(PROVIDED DATA):
##########

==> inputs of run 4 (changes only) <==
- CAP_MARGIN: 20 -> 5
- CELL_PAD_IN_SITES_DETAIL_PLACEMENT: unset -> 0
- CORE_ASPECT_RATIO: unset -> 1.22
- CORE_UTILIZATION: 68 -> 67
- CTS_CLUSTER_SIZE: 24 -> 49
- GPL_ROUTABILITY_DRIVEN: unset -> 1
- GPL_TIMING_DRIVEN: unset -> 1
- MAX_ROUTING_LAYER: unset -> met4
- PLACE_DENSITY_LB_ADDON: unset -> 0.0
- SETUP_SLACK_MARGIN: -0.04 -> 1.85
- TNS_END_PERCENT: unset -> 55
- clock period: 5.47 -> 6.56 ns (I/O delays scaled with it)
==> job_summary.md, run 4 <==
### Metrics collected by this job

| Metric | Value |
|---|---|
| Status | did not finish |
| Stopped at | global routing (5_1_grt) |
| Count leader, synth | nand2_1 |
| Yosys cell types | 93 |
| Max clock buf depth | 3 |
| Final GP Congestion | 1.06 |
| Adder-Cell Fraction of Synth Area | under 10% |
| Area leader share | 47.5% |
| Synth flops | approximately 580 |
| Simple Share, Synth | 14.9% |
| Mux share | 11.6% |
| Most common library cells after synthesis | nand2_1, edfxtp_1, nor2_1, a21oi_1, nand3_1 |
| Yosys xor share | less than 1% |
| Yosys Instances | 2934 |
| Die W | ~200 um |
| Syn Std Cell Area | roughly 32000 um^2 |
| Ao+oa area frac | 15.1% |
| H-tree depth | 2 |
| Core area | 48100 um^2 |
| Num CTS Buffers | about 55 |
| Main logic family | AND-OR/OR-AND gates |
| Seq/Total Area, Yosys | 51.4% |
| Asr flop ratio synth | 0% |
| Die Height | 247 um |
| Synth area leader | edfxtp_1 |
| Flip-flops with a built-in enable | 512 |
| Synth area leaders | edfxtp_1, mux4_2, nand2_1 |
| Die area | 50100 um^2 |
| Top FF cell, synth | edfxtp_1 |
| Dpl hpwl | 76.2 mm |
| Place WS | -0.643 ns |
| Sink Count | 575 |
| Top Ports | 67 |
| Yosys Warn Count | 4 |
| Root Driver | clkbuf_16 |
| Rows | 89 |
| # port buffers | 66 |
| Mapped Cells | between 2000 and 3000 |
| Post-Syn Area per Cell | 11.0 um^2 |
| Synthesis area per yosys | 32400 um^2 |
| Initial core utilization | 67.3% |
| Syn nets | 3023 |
<file path="flow/run.sh">
#!/bin/bash
# the make line also repeats each setting of config.mk as NAME=value (left out here)
make -C /OpenROAD-flow-scripts/flow DESIGN_CONFIG=/design/flow/config.mk WORK_HOME=/design/flow/orfs CLKGATE_MAP_FILE= finish
</file>
<file path="flow/config.mk">
export PLATFORM = sky130hd
export DESIGN_NAME = alu16bit
export DESIGN_NICKNAME = alu16bit
export VERILOG_FILES = /design/flow/design.v
export SDC_FILE = /design/flow/constraint.sdc
export NUM_CORES = 4
export LEC_CHECK = 0
export CAP_MARGIN = 20
export CORE_MARGIN = 2
export CORE_UTILIZATION = 40
export SLEW_MARGIN = 20
</file>
<file path="flow/constraint.sdc">
create_clock -name core_clock -period 9.31 [get_ports {clk}]
set_input_delay 1.8620 -clock core_clock [delete_from_list [all_inputs] [get_ports {clk}]]
set_output_delay 1.8620 -clock core_clock [all_outputs]
set_load 0.01 [all_outputs]
</file>
<file path="flow/design.v">
module alu16bit (
  input clk,                 
  input reset,               
  input [2:0] operation,     
  input [15:0] operand_A,
  input [15:0] operand_B,
  output reg [31:0] result, 
  output reg carry_flag,
  output reg zero_flag
);
parameter [2:0] ADD  = 3'b000,
                SUB  = 3'b001,
                MUL  = 3'b010,
                AND  = 3'b011,
                OR   = 3'b100,
                NAND = 3'b101,
                NOR  = 3'b110,
                XOR  = 3'b111;
reg [31:0] alu_result;  
reg alu_carry;
reg alu_zero;
always @(*) begin
  alu_result = 32'b0;
  alu_carry  = 1'b0;
  alu_zero   = 1'b0;
  case (operation)
    ADD: begin
      {alu_carry, alu_result} = {1'b0, operand_A} + {1'b0, operand_B};
      alu_zero = (alu_result[15:0] == 16'b0);
    end
    SUB: begin
      {alu_carry, alu_result} = {1'b0, operand_A} - {1'b0, operand_B};
      alu_zero = (alu_result[15:0] == 16'b0);
    end
    MUL: begin
      alu_result = operand_A * operand_B;   
      alu_zero = (alu_result == 32'b0);
    end
    AND: begin
      alu_result = {16'b0, (operand_A & operand_B)};
      alu_zero = (alu_result[15:0] == 16'b0);
    end
    OR: begin
      alu_result = {16'b0, (operand_A | operand_B)};
      alu_zero = (alu_result[15:0] == 16'b0);
    end
    NAND: begin
      alu_result = {16'b0, ~(operand_A & operand_B)};
      alu_zero = (alu_result[15:0] == 16'b0);
    end
    NOR: begin
      alu_result = {16'b0, ~(operand_A | operand_B)};
      alu_zero = (alu_result[15:0] == 16'b0);
    end
    XOR: begin
      alu_result = {16'b0, (operand_A ^ operand_B)};
      alu_zero = (alu_result[15:0] == 16'b0);
    end
    default: begin
      alu_result = 32'b0;
      alu_carry  = 1'b0;
      alu_zero   = 1'b1;
    end
  endcase
end
always @(posedge clk) begin
  if (reset) begin
    result     <= 32'b0;
    carry_flag <= 1'b0;
    zero_flag  <= 1'b0;
  end else begin
    result     <= alu_result;
    carry_flag <= alu_carry;
    zero_flag  <= alu_zero;
  end
end
endmodule
</file>
==> impl_metrics.toml, run 1 <==
# synthesis and place-and-route metrics
[setup_path]
timing.critical_path.buf_inv = 6
cp_num_cells = 23
worstSetupEndpoint = "zero_flag$_SDFF_PP0_"
critical-path-max-stage-delay_ns = 0.86
worst-setup-path-type = "in -> reg"
crit_path_max_fo = 10
cp_cell_sequence = "clkdlybuf4s50_1 -> ha_1 -> fa_1 -> inv_1 -> fa_1 -> fa_1 -> inv_1 -> fa_1 -> fa_1 -> inv_1 -> fa_1 -> inv_1 -> ha_1 -> and2_1 -> nand2_1 -> nor4bb_1 -> nor4_1 -> nor3b_1 -> buf_4 -> o2111ai_1 -> nor4_1 -> nand4_1 -> o21ai_1"
critPathMostFrequentCell = "sky130_fd_sc_hd__fa_1"
end_kind = "flip-flop"
crit_slowest_cell = "sky130_fd_sc_hd__clkdlybuf4s50_1"
critical-path-top-delay-family = "adder cells"
worst_ep_arrival_time_ns = 8.97
crit_required_ns = 9.52
crit_path_start_kind = "primary input"
startpoint_of_the_most_critical_setup_path = "operand_A[6]"

[placement]
placement.cell_area_um2 = 13800
finalWeightedCongestion = 0.967
detailed_place_hpwl_mm = 38.0
placement.io_buffers = 70

[synthesis]
ys_seq_elements = 34
synth_top_cell_by_count = "sky130_fd_sc_hd__inv_1"
topCellsByArea = "sky130_fd_sc_hd__fa_1 31%, sky130_fd_sc_hd__ha_1 15%, sky130_fd_sc_hd__inv_1 8.4%"
ys_sh_adder_pct = 46.2
netlist.area_leader.share_pct = 31.1
summed_instance_area_of_the_synthesized_netlist_um2 = 12600
ys_types = 79
yosysTopAreaCell = "sky130_fd_sc_hd__fa_1"
post_synth_mux_area_share_pct = 0.903
total_cell_area_reported_by_yosys_after_synthesis_um2 = 12600
edf_count = 0
synth_area_per_cell_um2 = 7.87
and_or_nand_nor_area_share_pct = 18.5
post_synth_xor_area_fraction_pct = 3.68
netlist_logic_family_top = "adder cells"
post_synth_ao_oa_area_fraction_pct = 13.8
floorplan.nets = 1987
ys_async_sr_fraction_pct = 0
post_synthesis_cells = 1602
yosys_most_used_dff = "sky130_fd_sc_hd__dfxtp_1"
synth.yosys.num_cells = 1602
synth.cells.most_frequent = "282 x sky130_fd_sc_hd__inv_1, 196 x sky130_fd_sc_hd__fa_1, 194 x sky130_fd_sc_hd__nand2_1"
yosysWarnings = 1
ys_seq_share_pct = 5.40

[sta]
hold_ws_ns = 2.54
period_minus_slack_ns = 8.76
tightestPinTransition_ns = 0.912
final.setup.tns_ns = 0
setup_viol = 0
timing.fmax_mhz = 114
hold_violations = 0
grt_setup_unrepaired = "no"
period_used_pct = 94.1
slew_headroom_pct = 39.0
final_max_slew_viol_count = 0

[grt]
global_route_wire_length_before_repair_mm = 71.9
track_usage_pct = 28.6
initial_antenna_violation_count = 0
via_count_of_the_first_global_routing_pass = 12300
overflow = 0
grt_max_degree = 37

[route]
drc = 0
diodes = 0
route.final.wire_length_mm = 45.6
route.detailed.wl_per_inst_um = 22.3
dr.first_iter.drc_count = 1162
detailedRoute.firstPassIterationCount = 8
viasPerCell = 5.69
vias = 11600
final_antenna_net_count = 0

[die]
row_count = 64
die_height_um = 181
chipWidth_um = 181
pin_count = 71
core_um2 = 30800
effective_utilization_at_floorplan_pct = 40.9
chip_area_um2 = 32900

[hold_path]
hold_start = "operation[2]"
worstHoldPathCells = 4
worst_hold_path.endpoint = "result[2]$_SDFF_PP0_"
hold_path.class = "in -> reg"

[outcome]
run_status = "complete, no violations"

[layout]
final_design_area_no_fill_um2 = 14000
flow.area_growth_from_synthesis_pct = 10.9
finish.net_count = 2033

[cts]
post_cts_resize_count = 0
cts-root-buf = "sky130_fd_sc_hd__clkbuf_16"
postCtsHoldBufs = 0
clock_tree_from_tritoncts = "done"
clock_sinks = 34
cts_setup_buffers = 0
numCtsBuffers = 5
htree_num_levels = 2
max-clock-path-buffers = 2
clk_pin_slew_worst_paths_ns = 0.06

[job]
drv_cap = 0
log.warning_count = 58
[cell type report]
class	count	area [um2]
Sequential cell	34	681
Timing Repair Buffer	115	1040
Fill cell	3137	16900
Clock buffer	5	125
Clock inverter	3	68.8
Multi-Input combinational cell	1199	10500
Tap cell	396	495
Inverter	293	1100
[per-layer routing]
metal	share of wire [%]	vias up	GRT usage (%)
li1	-	5252	-
met1	41	5742	37.3
met2	48	540	48.8
met3	7.3	93	4.21
met4	3.7	0	9.50
met5	0	-	0
[stage by stage]
step / setup slack (ns) / cells / utilization [%]
6_report: 0.548 / 2045 / 45.3
5_1_grt: 0.262 / 2045 / 45.3
3_3_place_gp: 0.440 / 2037 / 44.7
3_5_place_dp: 0.396 / 2037 / 44.7
4_1_cts: 0.656 / 2045 / 45.3
2_1_floorplan: 1.61 / 1602 / -
==> run 2: changes to the inputs <==
Settings changed: ABC_AREA set to 0, CORE_MARGIN 2 to 5, CTS_CLUSTER_DIAMETER set to 76, CTS_CLUSTER_SIZE set to 11, MIN_ROUTING_LAYER set to met1, SETUP_SLACK_MARGIN set to 0.06, TNS_END_PERCENT set to 40.
Clock period 9.31 ns to 11.8 ns, I/O delays scaled along.
==> impl_metrics.toml, run 2 <==
# synthesis and place-and-route metrics
[grt]
grt_max_degree = 40
initial_antenna_violation_count = 0
overflow = 0
track_usage_pct = 25.8
global_route_wire_length_before_repair_mm = 70.8
via_count_of_the_first_global_routing_pass = 11900

[sta]
setup_viol = 0
hold_violations = 0
timing.fmax_mhz = 101
grt_setup_unrepaired = "no"
period_minus_slack_ns = 9.90
tightestPinTransition_ns = 1.05
period_used_pct = 83.9
slew_headroom_pct = 29.5
final.setup.tns_ns = 0
final_max_slew_viol_count = 0

[die]
die_height_um = 187
effective_utilization_at_floorplan_pct = 40.2
chipWidth_um = 187
core_um2 = 31300
chip_area_um2 = 35200
pin_count = 71
row_count = 65

[cts]
max-clock-path-buffers = 2
cts-root-buf = "sky130_fd_sc_hd__clkbuf_16"
htree_num_levels = 2
clock_sinks = 34
cts_setup_buffers = 0
numCtsBuffers = 5
clk_pin_slew_worst_paths_ns = 0.06
postCtsHoldBufs = 0
post_cts_resize_count = 0
clock_tree_from_tritoncts = "done"

[synthesis]
ys_seq_share_pct = 5.40
total_cell_area_reported_by_yosys_after_synthesis_um2 = 12600
edf_count = 0
post_synthesis_cells = 1602
synth.cells.most_frequent = "282 x sky130_fd_sc_hd__inv_1, 196 x sky130_fd_sc_hd__fa_1, 194 x sky130_fd_sc_hd__nand2_1"
yosys_most_used_dff = "sky130_fd_sc_hd__dfxtp_1"
floorplan.nets = 1987
ys_sh_adder_pct = 46.2
and_or_nand_nor_area_share_pct = 18.5
topCellsByArea = "sky130_fd_sc_hd__fa_1 31%, sky130_fd_sc_hd__ha_1 15%, sky130_fd_sc_hd__inv_1 8.4%"
post_synth_mux_area_share_pct = 0.903
ys_async_sr_fraction_pct = 0
ys_types = 79
synth_area_per_cell_um2 = 7.87
yosysTopAreaCell = "sky130_fd_sc_hd__fa_1"
summed_instance_area_of_the_synthesized_netlist_um2 = 12600
netlist_logic_family_top = "adder cells"
synth.yosys.num_cells = 1602
synth_top_cell_by_count = "sky130_fd_sc_hd__inv_1"
yosysWarnings = 1
post_synth_xor_area_fraction_pct = 3.68
post_synth_ao_oa_area_fraction_pct = 13.8
netlist.area_leader.share_pct = 31.1
ys_seq_elements = 34

[job]
log.warning_count = 58
drv_cap = 0

[route]
detailedRoute.firstPassIterationCount = 5
diodes = 0
route.detailed.wl_per_inst_um = 22.6
route.final.wire_length_mm = 45.5
viasPerCell = 5.77
dr.first_iter.drc_count = 1031
drc = 0
final_antenna_net_count = 0
vias = 11600

[placement]
finalWeightedCongestion = 0.992
detailed_place_hpwl_mm = 36.7
placement.io_buffers = 70
post-place-cells = 2010

[setup_path]
cp_num_cells = 25
critical-path-max-stage-delay_ns = 0.97
worst_ep_arrival_time_ns = 10.12
crit_path_start_kind = "primary input"
crit_slowest_cell = "sky130_fd_sc_hd__clkdlybuf4s50_1"
worstSetupEndpoint = "zero_flag$_SDFF_PP0_"
critical-path-top-delay-family = "adder cells"
worst-setup-path-type = "in -> reg"
end_kind = "flip-flop"
crit_path_max_fo = 14
crit_required_ns = 12.02
startpoint_of_the_most_critical_setup_path = "operand_B[7]"
timing.critical_path.buf_inv = 7

[hold_path]
hold_start = "operation[2]"
worst_hold_path.endpoint = "result[2]$_SDFF_PP0_"
worstHoldPathCells = 4
hold_path.class = "in -> reg"

[layout]
flow.area_growth_from_synthesis_pct = 8.82
finish.net_count = 2000
final_cells = 2018

[outcome]
run_status = "complete, no violations"
run 2: stage by stage:
stage / setup WS [ns] / hold slack [ns] / cell area, um2 / util [%]
4_1_cts: 1.96 / 3.03 / 13700 / 43.8
3_5_place_dp: 1.71 / 3.10 / 13500 / 43.3
6_report: 1.90 / 3.05 / 13700 / 43.8
3_3_place_gp: 1.78 / 3.10 / 13500 / 43.3
2_1_floorplan: 3.60 / 2.64 / 12600 / -
5_1_grt: 1.48 / 3.05 / 13700 / 43.8
run 2: routing by layer:
metal / GRT usage, % / part of all wire, % / vias to the layer above
met1: 35.5 / 43 / 5806
met2: 42.1 / 46 / 548
met4: 7.82 / 3.8 / 0
met3: 3.85 / 7.7 / 103
met5: 0 / 0 / -
li1: - / - / 5186
run 2: cell type report:
cell class              instances  area, um2
fillers                      3195      17600
multi-input cells            1199      10500
inverters                     293       1100
repair buffers                 82        791
flip-flops and latches         34        681
well taps                     402        503
clock buffers                   5        125
clock inverters                 3       45.0
Setup of job 101:
==> flow/design.v (excerpt) <==
module mult32x32_fast (
    input logic clk,             
    input logic reset,           
    input logic start,           
    input logic [31:0] a,        
    input logic [31:0] b,        
    output logic busy,           
    output logic [63:0] product  
);
For scale: about 1400 cells after synthesis, about 130 I/O pins, about 11000 um2 of cells after synthesis.
make LEC_CHECK=0 ABC_AREA=0 CAP_MARGIN=35 CELL_PAD_IN_SITES_GLOBAL_PLACEMENT=1 CORE_ASPECT_RATIO=1.05 CORE_MARGIN=3 CORE_UTILIZATION=29 CTS_CLUSTER_SIZE=92 GPL_ROUTABILITY_DRIVEN=1 GPL_TIMING_DRIVEN=0 HOLD_SLACK_MARGIN=0.14 MAX_ROUTING_LAYER=met4 SETUP_SLACK_MARGIN=1.34 SLEW_MARGIN=20 finish   # period 8.2 ns
run.sh (not shown) runs the stock make flow with config.mk's settings and CLKGATE_MAP_FILE=.
No crash in job 101: every stage finished, but the layout fails its final checks due to negative setup slack.
## breakout
module breakout(
    input  clk,
    input  rst,
    input  rota,
    input  rotb,
    input  de,
    output red,
    output green,
    output blue,
    output hsync,
    output vsync
    );
Settings: LEC_CHECK=0, ABC_AREA=0, CAP_MARGIN=20, CORE_MARGIN=2, CORE_UTILIZATION=71, CTS_CLUSTER_DIAMETER=256, CTS_CLUSTER_SIZE=54, GPL_ROUTABILITY_DRIVEN=1, GPL_TIMING_DRIVEN=1, MAX_ROUTING_LAYER=met4, PLACE_DENSITY=0.65, SETUP_SLACK_MARGIN=-0.59, SLEW_MARGIN=25; clock period 7.73 ns.
run.sh (not shown) runs the stock make flow with config.mk's settings and CLKGATE_MAP_FILE=.
The starting point completed with no timing, DRC or antenna violations.
Next try:
Settings changed: CTS_CLUSTER_SIZE 54 to 64, PLACE_DENSITY 0.65 to default, PLACE_DENSITY_LB_ADDON from default to 0.25, SETUP_SLACK_MARGIN -0.59 to 1.39.
Clock period 7.73 ns to 8.98 ns, I/O delays scaled along.
What happened: Flip-flop count is unchanged; synthesized area does not change; worst hold slack barely changes; first-iteration DRC count is higher by 13%.
Next try:
Settings changed: CORE_UTILIZATION 71 to 58, CTS_CLUSTER_DIAMETER 256 to 400, CTS_CLUSTER_SIZE 64 to 96, MAX_ROUTING_LAYER met4 to default, PLACE_DENSITY from default to 0.5, PLACE_DENSITY_LB_ADDON 0.25 to default.
Clock period 8.98 ns to 18.1 ns, I/O delays scaled along.
=> Via count is lower by 2.8%; register-to-register slack gains 9.1 ns; combinational power is lower by 50%.
Next try:
Settings changed: CORE_UTILIZATION 58 to 31, CTS_CLUSTER_DIAMETER 400 to 99, CTS_CLUSTER_SIZE 96 to default.
After rerunning: Design area grows by 1.5%; sequential share of layout area shrinks by 0.46 points; wire length grows by 5.6%; global-route usage shrinks by 13 points; synthesized cell count does not change; area after synthesis does not change; power shrinks by 3.9%; core utilization shrinks by 30 points; cell count grows by 14%.
Next try:
Settings changed: ABC_AREA 0 to 1, CORE_UTILIZATION 31 to 61, PLACE_DENSITY 0.5 to 0.64.
Clock period 18.1 ns to 7.37 ns, I/O delays scaled along.
The new run passed the timing, DRC and antenna checks.
Total power increases to 2.5 times its value.
Via count grows by 26%.
Count of clock-buffer cells in the layout is unchanged.
Sequential share of layout area goes down by 2.4 points.
Routed wire length is higher by 6.6%.
Global-route usage grows by 14 points.
First-iteration DRC count rises by 34%.
Register-to-register slack loses 11 ns.
Worst hold slack improves by 0.010 ns.
Synthesized area rose by 13%.

========
Starting RTL as in the previous note.
## breakout
module breakout(
    input  clk,
    input  rst,
    input  rota,
    input  rotb,
    input  de,
    output red,
    output green,
    output blue,
    output hsync,
    output vsync
    );
wire [9:0] xpos;
wire [9:0] ypos;
signal_generator signal_generator_inst(clk, rst, hsync, vsync, xpos, ypos);
game game_inst(clk, rst, xpos, ypos, ~rota, ~rotb, ~de, red, green, blue);
endmodule
export LEC_CHECK = 0
export ABC_AREA = 1
export CAP_MARGIN = 20
export CELL_PAD_IN_SITES_DETAIL_PLACEMENT = 2
export CELL_PAD_IN_SITES_GLOBAL_PLACEMENT = 1
export CORE_MARGIN = 5
export CORE_UTILIZATION = 40
export CTS_CLUSTER_SIZE = 37
export GPL_TIMING_DRIVEN = 1
export HOLD_SLACK_MARGIN = -0.1
export MIN_ROUTING_LAYER = met2
export SLEW_MARGIN = 25
export TNS_END_PERCENT = 70
create_clock -name core_clock -period 18.4 [get_ports {clk}]
The first run finished with timing, DRC and antenna clean.
Change:
==> flow/config.mk (replaced) <==
export PLATFORM = sky130hd
export DESIGN_NAME = breakout
export DESIGN_NICKNAME = breakout
export VERILOG_FILES = /design/flow/design.v
export SDC_FILE = /design/flow/constraint.sdc
export NUM_CORES = 4
export LEC_CHECK = 0
export CAP_MARGIN = 20
export CORE_MARGIN = 2
export CORE_UTILIZATION = 24
export SLEW_MARGIN = 20
==> flow/constraint.sdc (replaced) <==
create_clock -name core_clock -period 57.6 [get_ports {clk}]
set_input_delay 11.5200 -clock core_clock [delete_from_list [all_inputs] [get_ports {clk}]]
set_output_delay 11.5200 -clock core_clock [all_outputs]
set_load 0.01 [all_outputs]
Result:
- The new run ran to the end with no violations
- first-iteration DRC count shrinks by 67%
- final cell count decreases by 14%
- power went down by 70%
- routed wire length drops by 37%
- hold slack loses 0.020 ns
- combinational power came out lower by 77%
- synthesized area is lower by 11%
Change:
--- a/flow/config.mk
+++ b/flow/config.mk
@@ -9,3 +9,3 @@
 export CORE_MARGIN = 2
-export CORE_UTILIZATION = 24
+export CORE_UTILIZATION = 38
 export SLEW_MARGIN = 20
==> flow/constraint.sdc (replaced) <==
create_clock -name core_clock -period 13.3 [get_ports {clk}]
set_input_delay 2.6600 -clock core_clock [delete_from_list [all_inputs] [get_ports {clk}]]
set_output_delay 2.6600 -clock core_clock [all_outputs]
set_load 0.01 [all_outputs]
What happened: Power increases to 4.3 times its value; critical path depth stays the same; area after synthesis stays the same.
Change:
--- a/flow/config.mk
+++ b/flow/config.mk
@@ -7,5 +7,8 @@
 export LEC_CHECK = 0
+export ABC_AREA = 1
 export CAP_MARGIN = 20
 export CORE_MARGIN = 2
-export CORE_UTILIZATION = 38
+export CORE_UTILIZATION = 72
+export CTS_CLUSTER_SIZE = 10
+export SETUP_SLACK_MARGIN = 1.78
 export SLEW_MARGIN = 20
==> flow/constraint.sdc (replaced) <==
create_clock -name core_clock -period 5.97 [get_ports {clk}]
set_input_delay 1.1940 -clock core_clock [delete_from_list [all_inputs] [get_ports {clk}]]
set_output_delay 1.1940 -clock core_clock [all_outputs]
set_load 0.01 [all_outputs]
Effect:
- non-clock buffer count climbs by 18
- final area climbs by roughly a tenth
- clock skew hardly moves
- worst hold slack got worse by 0.0038 ns
- total power climbs by well over a third

========
== run 1 ==
breakout again, from the RTL that the note above started with.
Settings: LEC_CHECK=0, ABC_AREA=1, CAP_MARGIN=20, CELL_PAD_IN_SITES_DETAIL_PLACEMENT=2, CELL_PAD_IN_SITES_GLOBAL_PLACEMENT=1, CORE_MARGIN=5, CORE_UTILIZATION=40, CTS_CLUSTER_SIZE=37, GPL_TIMING_DRIVEN=0, HOLD_SLACK_MARGIN=-0.1, MIN_ROUTING_LAYER=met1, SLEW_MARGIN=25, TNS_END_PERCENT=70; clock period 13.4 ns.
The flow did not stop early for run 1: all stages ran, and the layout cleared the timing, DRC and antenna checks.
#### Input delta (run 2 over run 1)
- CTS_CLUSTER_SIZE: 37 -> unset
- GPL_TIMING_DRIVEN: 0 -> unset
- ABC_AREA: 1 -> unset
- MIN_ROUTING_LAYER: met1 -> unset
- HOLD_SLACK_MARGIN: -0.1 -> unset
- CELL_PAD_IN_SITES_DETAIL_PLACEMENT: 2 -> unset
- SLEW_MARGIN: 25 -> 20
- CORE_MARGIN: 5 -> 2
- TNS_END_PERCENT: 70 -> unset
- CELL_PAD_IN_SITES_GLOBAL_PLACEMENT: 1 -> unset
- the clock period (ns, I/O delays scaled along): 13.4 -> 11.8
Notes after the runs:
Run 2 finished end to end and its layout was clean on timing, DRC and antenna. Between run 1 and run 2, the combinational power share is higher for run 1. Maximum cell stage delay along the critical path: run 2 vs run 1 — no meaningful difference. Run 2: cell count 620 below run 1. Min core utilization of the finished layout across run 1 and run 2: run 1. The largest family of logic cells by area comes out AND-OR/OR-AND gates in one run and simple AND/OR/NAND/NOR gates in the other, namely in run 2 and run 1 respectively. Compared with run 1, run 2 shows a higher proportion of power drawn by the clock network.
Changes in run 3 relative to run 2:
- CORE_UTILIZATION changed from 40 to 72
- the clock period (ns, I/O delays scaled along) changed from 11.8 to 8.42
## What came out
Every run in the comparison, run 2 and run 3, completed the flow with a clean layout.
Taking run 2 as the reference, in run 3 count of standard-cell rows moved down, worst setup margin went down 2.80 ns, power of the combinational group +about 37%.
Comparing run 2 and run 3, the lower met2 layer usage reported by global route was measured on run 2.
Between run 2 and run 3, the relative area of non-clock buffer cells in the final design does not differ in any meaningful way.
Worst hold margin, run 2 and run 3: higher on run 2
Comparing count of clock-buffer cells in the layout for run 2 and run 3, the bigger number came from run 3.
Against run 2, run 3 comes in 41% higher on cell-internal power.
Modified inputs, run 4 compared to run 3
- CORE_UTILIZATION: 72 -> 64
- the clock period (ns, I/O delays scaled along): 8.42 -> 13.3
==> comparison <==
Taking run 3 as the reference, in run 4 post-CTS clock slew at the launch and capture registers of the worst setup and hold paths did not really move; number of vias per cell after detailed routing went down; portion of total power attributed to combinational logic did not really move; overall routed net length went up.
The following lists how run 5 was set up differently from run 4:
- changing CAP_MARGIN from 20 to 30
- changing CORE_UTILIZATION from 64 to 68
- changing the clock period (ns, I/O delays scaled along) from 13.3 to 22.6
Diff run 4 -> run 5: fraction of power spent switching nets moved down, setup-violating endpoint count in the final report has remained practically unchanged, final standard cell area without fillers held steady, met3 global-route usage saw an increase.
Synthesis-to-layout area growth: run 5 vs run 4, no meaningful difference
Leakage power total essentially unchanged between run 4 and run 5.
Relative to run 4, run 5 degrades via count.
diff inputs: run 5 => run 6
- an added SETUP_SLACK_MARGIN of 2.08
- an added ABC_AREA of 1
- a change of CORE_UTILIZATION from 68 to 72
- a change of CAP_MARGIN from 30 to 20
- a change of the clock period (ns, I/O delays scaled along) from 22.6 to 9.0
==> comparison <==
Per the comparison of run 6 with run 5, share of synthesized cell area in and, or, nand and nor gates +12 points; non-clock buffer count -7; power density over the cells +140%.
Delta (run 6 minus run 5): hold slack went down by 0.0042 ns; post-layout period usage of the worst path now larger.
Relative to run 5, run 6 degrades power.
Power is estimated from default activity; no workload was simulated.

##########

(WORK REQUEST):
Nothing but an exact copy of the lines from the start of the entries through the line containing "### Metrics collected by this job" belongs in the response.

(SOLUTION TO THE EXERCISE):
==> inputs of run 4 (changes only) <==
- CAP_MARGIN: 20 -> 5
- CELL_PAD_IN_SITES_DETAIL_PLACEMENT: unset -> 0
- CORE_ASPECT_RATIO: unset -> 1.22
- CORE_UTILIZATION: 68 -> 67
- CTS_CLUSTER_SIZE: 24 -> 49
- GPL_ROUTABILITY_DRIVEN: unset -> 1
- GPL_TIMING_DRIVEN: unset -> 1
- MAX_ROUTING_LAYER: unset -> met4
- PLACE_DENSITY_LB_ADDON: unset -> 0.0
- SETUP_SLACK_MARGIN: -0.04 -> 1.85
- TNS_END_PERCENT: unset -> 55
- clock period: 5.47 -> 6.56 ns (I/O delays scaled with it)
==> job_summary.md, run 4 <==
### Metrics collected by this job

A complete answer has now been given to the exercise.